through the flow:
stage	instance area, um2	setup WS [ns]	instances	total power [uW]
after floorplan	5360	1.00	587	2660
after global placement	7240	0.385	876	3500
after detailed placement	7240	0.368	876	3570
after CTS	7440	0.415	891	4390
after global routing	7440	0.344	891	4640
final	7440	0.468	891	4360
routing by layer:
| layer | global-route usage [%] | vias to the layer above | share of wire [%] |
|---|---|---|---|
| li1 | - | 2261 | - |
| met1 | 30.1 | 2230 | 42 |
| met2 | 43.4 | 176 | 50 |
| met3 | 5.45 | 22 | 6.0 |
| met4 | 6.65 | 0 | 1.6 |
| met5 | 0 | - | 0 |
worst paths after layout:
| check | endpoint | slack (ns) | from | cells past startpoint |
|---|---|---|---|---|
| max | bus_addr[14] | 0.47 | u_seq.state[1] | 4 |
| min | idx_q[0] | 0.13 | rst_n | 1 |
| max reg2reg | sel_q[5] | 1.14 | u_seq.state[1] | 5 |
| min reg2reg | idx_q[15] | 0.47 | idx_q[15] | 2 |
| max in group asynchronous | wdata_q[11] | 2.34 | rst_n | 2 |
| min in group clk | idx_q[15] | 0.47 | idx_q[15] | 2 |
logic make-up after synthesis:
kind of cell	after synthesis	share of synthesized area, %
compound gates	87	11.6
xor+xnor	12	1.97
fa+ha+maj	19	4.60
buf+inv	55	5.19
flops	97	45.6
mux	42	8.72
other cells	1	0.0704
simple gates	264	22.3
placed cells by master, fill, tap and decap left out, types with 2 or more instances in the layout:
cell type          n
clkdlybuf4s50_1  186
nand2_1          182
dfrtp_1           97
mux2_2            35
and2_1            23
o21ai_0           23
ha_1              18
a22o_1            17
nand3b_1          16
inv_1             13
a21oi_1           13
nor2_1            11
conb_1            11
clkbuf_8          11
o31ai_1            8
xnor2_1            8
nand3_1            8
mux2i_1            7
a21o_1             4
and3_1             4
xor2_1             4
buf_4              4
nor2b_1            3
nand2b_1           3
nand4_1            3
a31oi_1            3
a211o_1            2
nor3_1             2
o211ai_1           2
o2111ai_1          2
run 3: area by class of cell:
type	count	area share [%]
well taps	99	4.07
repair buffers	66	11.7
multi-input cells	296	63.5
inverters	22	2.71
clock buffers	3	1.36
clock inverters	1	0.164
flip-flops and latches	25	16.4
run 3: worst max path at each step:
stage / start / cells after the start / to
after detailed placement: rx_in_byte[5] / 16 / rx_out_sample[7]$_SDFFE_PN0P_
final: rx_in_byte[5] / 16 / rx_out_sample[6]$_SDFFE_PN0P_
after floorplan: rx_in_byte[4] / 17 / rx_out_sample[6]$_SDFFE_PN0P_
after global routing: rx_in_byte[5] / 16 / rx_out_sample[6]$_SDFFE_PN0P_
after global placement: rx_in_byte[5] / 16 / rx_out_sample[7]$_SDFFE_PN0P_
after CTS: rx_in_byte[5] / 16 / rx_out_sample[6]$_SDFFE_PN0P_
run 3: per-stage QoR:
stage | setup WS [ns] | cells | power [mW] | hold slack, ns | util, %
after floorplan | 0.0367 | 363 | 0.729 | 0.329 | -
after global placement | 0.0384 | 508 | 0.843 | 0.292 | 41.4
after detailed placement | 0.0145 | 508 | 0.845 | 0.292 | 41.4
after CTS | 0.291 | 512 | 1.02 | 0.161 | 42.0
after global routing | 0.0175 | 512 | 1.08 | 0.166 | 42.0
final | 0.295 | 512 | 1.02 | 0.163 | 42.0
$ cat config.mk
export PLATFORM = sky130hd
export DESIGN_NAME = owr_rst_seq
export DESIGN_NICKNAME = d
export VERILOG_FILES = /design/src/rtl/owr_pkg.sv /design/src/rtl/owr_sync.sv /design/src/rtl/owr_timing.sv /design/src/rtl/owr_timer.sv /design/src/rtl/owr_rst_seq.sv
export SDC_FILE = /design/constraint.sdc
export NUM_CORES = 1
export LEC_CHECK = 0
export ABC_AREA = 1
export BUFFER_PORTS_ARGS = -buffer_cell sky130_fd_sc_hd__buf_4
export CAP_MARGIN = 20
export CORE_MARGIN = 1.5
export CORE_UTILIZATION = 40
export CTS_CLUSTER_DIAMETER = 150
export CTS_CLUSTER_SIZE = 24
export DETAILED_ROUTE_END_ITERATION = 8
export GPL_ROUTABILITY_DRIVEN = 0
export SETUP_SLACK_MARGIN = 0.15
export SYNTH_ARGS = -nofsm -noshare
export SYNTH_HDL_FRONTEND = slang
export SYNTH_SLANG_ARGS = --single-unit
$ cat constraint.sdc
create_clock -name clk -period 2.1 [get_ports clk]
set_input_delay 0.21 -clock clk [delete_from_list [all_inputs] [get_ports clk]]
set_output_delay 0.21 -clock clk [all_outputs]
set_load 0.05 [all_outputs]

☆ ☆ ☆ ☆ ☆

REQUIREMENT | Where a line above contains the word "gates", copy that line.

TASK OUTPUT |
compound gates	87	11.6
simple gates	264	22.3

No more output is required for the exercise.